StocSIPS and GCMs are based on entirely different approaches. While the GCMs only take the initial state of the system (with perturbations to produce multiple ensemble realizations), they do exploit all possible interactions with other atmospheric variables and other locations to produce their forecast through the integration of the dynamical equations. Conversely, StocSIPS neglects all the spatial (and other variables) relations to produce forecasts based on the past states at any single location by exploiting the large memory of the system. Another way to view this is that for forecasts, GCMs are initial value models that generate many “stochastic” realizations of the state of the atmosphere, whereas StocSIPS is effectively a “past value problem” that directly estimates the most probable future state (conditional expectation).

Although there is no evident mechanism that explains how the distant past affects the current state of the system, model reduction as explained by the Mori-Zwanzig formalism (Mori 1965; Zwanzig 1973, 2001; Gottwald et al. 2017) shows that if we only look at one part of the system (e.g. the temperature at a given location), memory effects arise. All the interactions coming from other degrees of freedom are embedded in the past values. Recent works (Lovejoy et al. 2015; Lovejoy 2019; Lovejoy et al. 2021) hypothesize that, for the case of temperature, scaling behaviour are a result of a hierarchy of energy storage mechanisms acting at different temporal and spatial scales. In addition, it was shown that a scaling Mori-Zwanzig effect naturally arises even from the classical heat equation (Lovejoy 2021ab).
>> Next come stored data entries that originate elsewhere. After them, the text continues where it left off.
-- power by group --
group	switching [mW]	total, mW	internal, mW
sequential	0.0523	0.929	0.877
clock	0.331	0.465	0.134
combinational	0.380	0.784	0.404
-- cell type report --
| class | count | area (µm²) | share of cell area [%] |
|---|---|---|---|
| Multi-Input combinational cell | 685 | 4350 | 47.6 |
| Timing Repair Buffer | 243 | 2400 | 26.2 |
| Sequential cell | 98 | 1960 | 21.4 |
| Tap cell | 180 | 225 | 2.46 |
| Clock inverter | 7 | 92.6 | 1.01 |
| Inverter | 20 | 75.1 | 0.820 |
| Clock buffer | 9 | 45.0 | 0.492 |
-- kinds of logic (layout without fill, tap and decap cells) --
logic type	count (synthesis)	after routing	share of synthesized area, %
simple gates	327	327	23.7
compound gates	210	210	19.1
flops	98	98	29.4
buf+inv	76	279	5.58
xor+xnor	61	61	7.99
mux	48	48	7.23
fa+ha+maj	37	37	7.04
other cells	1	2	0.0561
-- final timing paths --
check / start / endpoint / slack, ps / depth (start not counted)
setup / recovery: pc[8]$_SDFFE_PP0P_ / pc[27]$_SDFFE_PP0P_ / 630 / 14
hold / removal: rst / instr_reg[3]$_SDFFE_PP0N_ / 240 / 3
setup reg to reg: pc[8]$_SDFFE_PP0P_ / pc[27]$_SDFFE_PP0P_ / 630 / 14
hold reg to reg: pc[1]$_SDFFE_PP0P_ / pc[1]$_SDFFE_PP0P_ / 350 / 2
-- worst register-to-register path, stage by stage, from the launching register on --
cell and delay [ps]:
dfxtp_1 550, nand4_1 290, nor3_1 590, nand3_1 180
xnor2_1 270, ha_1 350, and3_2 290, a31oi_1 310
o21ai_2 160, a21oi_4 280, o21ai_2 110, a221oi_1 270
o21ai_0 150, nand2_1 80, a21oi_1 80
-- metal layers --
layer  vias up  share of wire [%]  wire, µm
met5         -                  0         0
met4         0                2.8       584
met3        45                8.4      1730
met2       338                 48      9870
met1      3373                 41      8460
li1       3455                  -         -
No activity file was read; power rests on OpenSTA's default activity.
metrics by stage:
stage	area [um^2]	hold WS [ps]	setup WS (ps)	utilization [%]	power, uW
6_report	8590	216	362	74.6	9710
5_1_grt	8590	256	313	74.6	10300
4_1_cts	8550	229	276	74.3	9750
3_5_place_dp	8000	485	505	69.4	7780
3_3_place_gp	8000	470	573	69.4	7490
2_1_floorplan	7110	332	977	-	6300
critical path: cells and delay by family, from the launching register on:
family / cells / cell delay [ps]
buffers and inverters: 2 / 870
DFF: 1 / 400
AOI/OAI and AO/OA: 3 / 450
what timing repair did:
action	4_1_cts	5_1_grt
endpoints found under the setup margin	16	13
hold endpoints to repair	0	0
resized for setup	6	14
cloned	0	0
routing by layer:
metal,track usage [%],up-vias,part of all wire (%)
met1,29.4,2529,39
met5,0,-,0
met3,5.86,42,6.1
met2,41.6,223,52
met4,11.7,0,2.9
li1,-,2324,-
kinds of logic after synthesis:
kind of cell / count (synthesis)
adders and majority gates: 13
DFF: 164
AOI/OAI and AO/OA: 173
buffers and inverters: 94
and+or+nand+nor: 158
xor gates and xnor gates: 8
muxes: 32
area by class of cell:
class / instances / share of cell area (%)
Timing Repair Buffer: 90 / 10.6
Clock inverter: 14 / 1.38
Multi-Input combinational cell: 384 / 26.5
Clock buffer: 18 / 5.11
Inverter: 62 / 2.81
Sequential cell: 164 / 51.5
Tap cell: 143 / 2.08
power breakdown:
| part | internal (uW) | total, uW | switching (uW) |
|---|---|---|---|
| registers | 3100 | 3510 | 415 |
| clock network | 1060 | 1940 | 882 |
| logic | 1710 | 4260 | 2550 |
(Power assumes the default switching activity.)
One evident question that arises from our treatment is why not to exploit the teleconnections in the temperature field to improve the forecast instead of predicting each series independently. To answer this, in a recent publication (Del Rio Amador and Lovejoy 2021), StocSIPS was extended to the multivariate case (m-StocSIPS), to include and realistically reproduce all the space–time cross-correlation structure. By using Granger causality, it was shown that, although large spatial correlations exist in the temperature field, the optimal predictor of the temperature at a given location is obtained from its own past if long enough time series are given. These cross-correlations “were already used” to build that past. This means that the predictions given here (in the univariate StocSIPS version) are optimal in this stochastic framework. Improvements on the MSSS values of only 1–2% are possible, which is in the noise level of our current predictions, so in that sense, the forecast of the individual series is nearly optimal. Nevertheless, the fact that the GCMs remain “deterministic” up to approximately 1–2 years over the oceans (mostly in the tropics) and in the poles, where having a dynamic sea ice model is apparently crucial for subseasonal to seasonal forecasts (Zampieri et al. 2018), suggests that StocSIPS can be combined with GCM outputs to produce a single hybrid forecasting system that improves on both.